El afán de ordenación del caos es la primera preocupación del ser humano, cuya condición e instinto le abocan a la lucha por la supervivencia en un entorno las más de las veces hostil. De eso precisamente habla el discurso de la tauromaquia: de la dominación de la fuerza bruta a través del valor, la técnica y la depuración cultural.

En la plaza de toros, el espectador ve reflejado su instinto de supervivencia, al tiempo que se reafirma la capacidad humana para la superación de la dificultad límite, la que puede acabar con su vida si no se esmera en la aplicación de las soluciones que valor, inteligencia y técnica le proporcionan. El comportamiento del torero en el ruedo debe ser ejemplar, dar argumentos para la superación y demostrar fuerza espiritual para seguir viviendo a pesar de las dificultades. El toreo es el espejo de la realidad.

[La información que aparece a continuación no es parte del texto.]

--- src/rtl/bcd_serial_add_ctrl.sv ---
// ---------------------------------------------------------------------------
// bcd_serial_add_ctrl
//
// Digit-serial packed-BCD adder. When start is seen in IDLE, both operands
// are captured. One digit pair is then added per cycle, least significant
// digit first, with decimal carry. The result is published together with a
// one-cycle done pulse.
//
// If either operand holds a non-BCD digit (1010..1111), the block skips the
// ADD phase. It goes straight to DONE with sum=0, co=0 and n_err=0.
//
// Handshake: start is a level request sampled only in IDLE. busy is high
// from the capture edge until the cycle after done. done is a single-cycle
// pulse, and sum/co/n_err are valid from that cycle until the next result
// is loaded. A start held high relaunches on the first IDLE cycle after
// DONE.
//
// Ports
//   clk    in   1         rising-edge clock
//   rst    in   1         synchronous active-high reset
//   start  in   1         add request (IDLE only)
//   a, b   in   4*DIGITS  packed BCD operands, digit 0 in bits [3:0]
//   busy   out  1         high outside IDLE
//   done   out  1         one-cycle result-valid pulse
//   sum    out  4*DIGITS  registered packed BCD sum
//   co     out  1         registered decimal carry out of the top digit
//   n_err  out  1         registered error flag, 0 = operand was not BCD
// ---------------------------------------------------------------------------
module bcd_serial_add_ctrl #(
  parameter int DIGITS = 4
) (
  input  logic                clk,
  input  logic                rst,
  input  logic                start,
  input  logic [4*DIGITS-1:0] a,
  input  logic [4*DIGITS-1:0] b,
  output logic                busy,
  output logic                done,
  output logic [4*DIGITS-1:0] sum,
  output logic                co,
  output logic                n_err
);

  localparam int W  = 4 * DIGITS;
  localparam int IW = (DIGITS > 1) ? $clog2(DIGITS) : 1;

  localparam logic [1:0] S_IDLE = 2'd0;
  localparam logic [1:0] S_ADD  = 2'd1;
  localparam logic [1:0] S_DONE = 2'd2;

  logic [1:0]    state;
  logic [W-1:0]  op_a;
  logic [W-1:0]  op_b;
  logic [W-1:0]  work;
  logic [IW-1:0] idx;
  logic          carry;

  logic [3:0]    dig_a;
  logic [3:0]    dig_b;
  logic [4:0]    t;
  logic [3:0]    digit;
  logic          carry_nxt;
  logic [W-1:0]  work_nxt;
  logic          last;
  logic          ops_valid;

  function automatic logic all_bcd(input logic [W-1:0] x);
    logic ok;
    ok = 1'b1;
    for (int i = 0; i < DIGITS; i++) begin
      if (x[4*i +: 4] > 4'd9) ok = 1'b0;
    end
    return ok;
  endfunction

  assign ops_valid = all_bcd(a) && all_bcd(b);
  assign busy      = (state != S_IDLE);
  assign done      = (state == S_DONE);
  assign last      = (idx == IW'(DIGITS - 1));

  // One digit slice of the adder.
  // A raw sum above 9 is corrected by +6, which wraps the nibble past 15.
  // The new digit is merged into a copy of the work register. This lets the
  // final edge load sum with every digit already in place.
  always_comb begin
    dig_a = '0;
    dig_b = '0;
    for (int i = 0; i < DIGITS; i++) begin
      if (idx == IW'(i)) begin
        dig_a = op_a[4*i +: 4];
        dig_b = op_b[4*i +: 4];
      end
    end
    t = {1'b0, dig_a} + {1'b0, dig_b} + {4'b0000, carry};
    if (t > 5'd9) begin
      digit     = 4'(t + 5'd6);
      carry_nxt = 1'b1;
    end else begin
      digit     = t[3:0];
      carry_nxt = 1'b0;
    end
    work_nxt = work;
    for (int i = 0; i < DIGITS; i++) begin
      if (idx == IW'(i)) work_nxt[4*i +: 4] = digit;
    end
  end

  always_ff @(posedge clk) begin
    if (rst) begin
      state <= S_IDLE;
      op_a  <= '0;
      op_b  <= '0;
      work  <= '0;
      idx   <= '0;
      carry <= 1'b0;
      sum   <= '0;
      co    <= 1'b0;
      n_err <= 1'b1;
    end else begin
      case (state)
        S_IDLE: begin
          if (start) begin
            op_a  <= a;
            op_b  <= b;
            work  <= '0;
            idx   <= '0;
            carry <= 1'b0;
            if (ops_valid) begin
              state <= S_ADD;
            end else begin
              state <= S_DONE;
              sum   <= '0;
              co    <= 1'b0;
              n_err <= 1'b0;
            end
          end
        end
        S_ADD: begin
          work  <= work_nxt;
          carry <= carry_nxt;
          idx   <= idx + IW'(1);
          if (last) begin
            // The top digit's carry goes to co only; sum never wraps.
            state <= S_DONE;
            sum   <= work_nxt;
            co    <= carry_nxt;
            n_err <= 1'b1;
          end
        end
        S_DONE: begin
          state <= S_IDLE;
        end
        default: begin
          state <= S_IDLE;
        end
      endcase
    end
  end

endmodule
--- config.mk ---
export PLATFORM = sky130hd
export DESIGN_NAME = vram_port_arbiter
export DESIGN_NICKNAME = d
export VERILOG_FILES = /design/src/rtl/vram_port_arbiter.sv
export SDC_FILE = /design/constraint.sdc
export NUM_CORES = 1
export LEC_CHECK = 0
export ABC_AREA = 1
export CORE_MARGIN = 2
export CORE_UTILIZATION = 29
export DETAILED_ROUTE_END_ITERATION = 6
export GPL_ROUTABILITY_DRIVEN = 0
export PLACE_DENSITY_LB_ADDON = 0.15
export SYNTH_ARGS = -nofsm -noshare
export SYNTH_HDL_FRONTEND = slang
export SYNTH_SLANG_ARGS = --single-unit
--- constraint.sdc ---
create_clock -name clk -period 0.9 [get_ports clk]
set_input_delay 0.18 -clock clk [delete_from_list [all_inputs] [get_ports clk]]
set_output_delay 0.18 -clock clk [all_outputs]
set_load 0.02 [all_outputs]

El toro bravo es el único animal criado por el hombre exclusivamente al efecto de ser fiero, de acometer incansable para acabar muriendo en el marco de la corrida. Excepto si se le perdona la vida por su gran bravura y se le convierte en semental, el toro acabará en todos los casos muerto y hecho filetes. Y ese es un dato que no hay que pasar por alto. El hecho de la muerte cierta del toro invita a una reflexión al respecto de la relación existente entre humanos y animales.

Aquí, como en el resto de casos conocidos, la relación entre humanos y animales es también desigual. Aunque en los toros, el animal, criado cuatro años en libertad, recibe un trato más próximo a la paridad de fuerzas y condición que en el resto de casos; véanse, si no, canarios en jaulas, perros con sogas al cuello, patos para foie o cocodrilos en el zoo. Mirando a nuestro alrededor, podemos afirmar que la relación entre humano y animal en una plaza de toros cabe calificarla de más higiénica e incluso moralmente instructiva.

En los toros todo es de verdad, y ahí es donde radica su sentido esencial. De no ser así, se trataría de un baile caótico y ridículo que, sin duda, no habría recorrido los siglos de la tauromaquia que para su desarrollo requiere un toro bravo de verdad, un torero que voluntariamente quiera afrontar un desafío a muerte amparado simplemente en una liturgia ancestral y un público fervoroso que asista al duelo convencido de que va a hallar en la plaza el ejemplo espiritual que su pequeña naturaleza necesita.

La tauromaquia es un rito creado para el goce y consumo humanos. Cada cual paga su entrada libremente para asistir a algo único, inefable, imprevisible y emocionante. La verdad auténtica, la espontaneidad y la capacidad de impacto emocional de la fiesta taurina tal vez tengan difícil encaje en un mundo donde la corrupción, la mentira, la seguridad extrema (incluso a veces a costa de la libertad) y lo frívolo son valores demasiado enraizados. Pero quienes dirigen una sociedad democrática y moderna no deberían ejercer la hipocresía del puritanismo animalista como argumento para acabar con los toros. Los políticos de un país libre no deberían proyectar en los animales su incapacidad para dotar a nuestros congéneres de una vida más digna y justa. La hipocresía no debe mandar.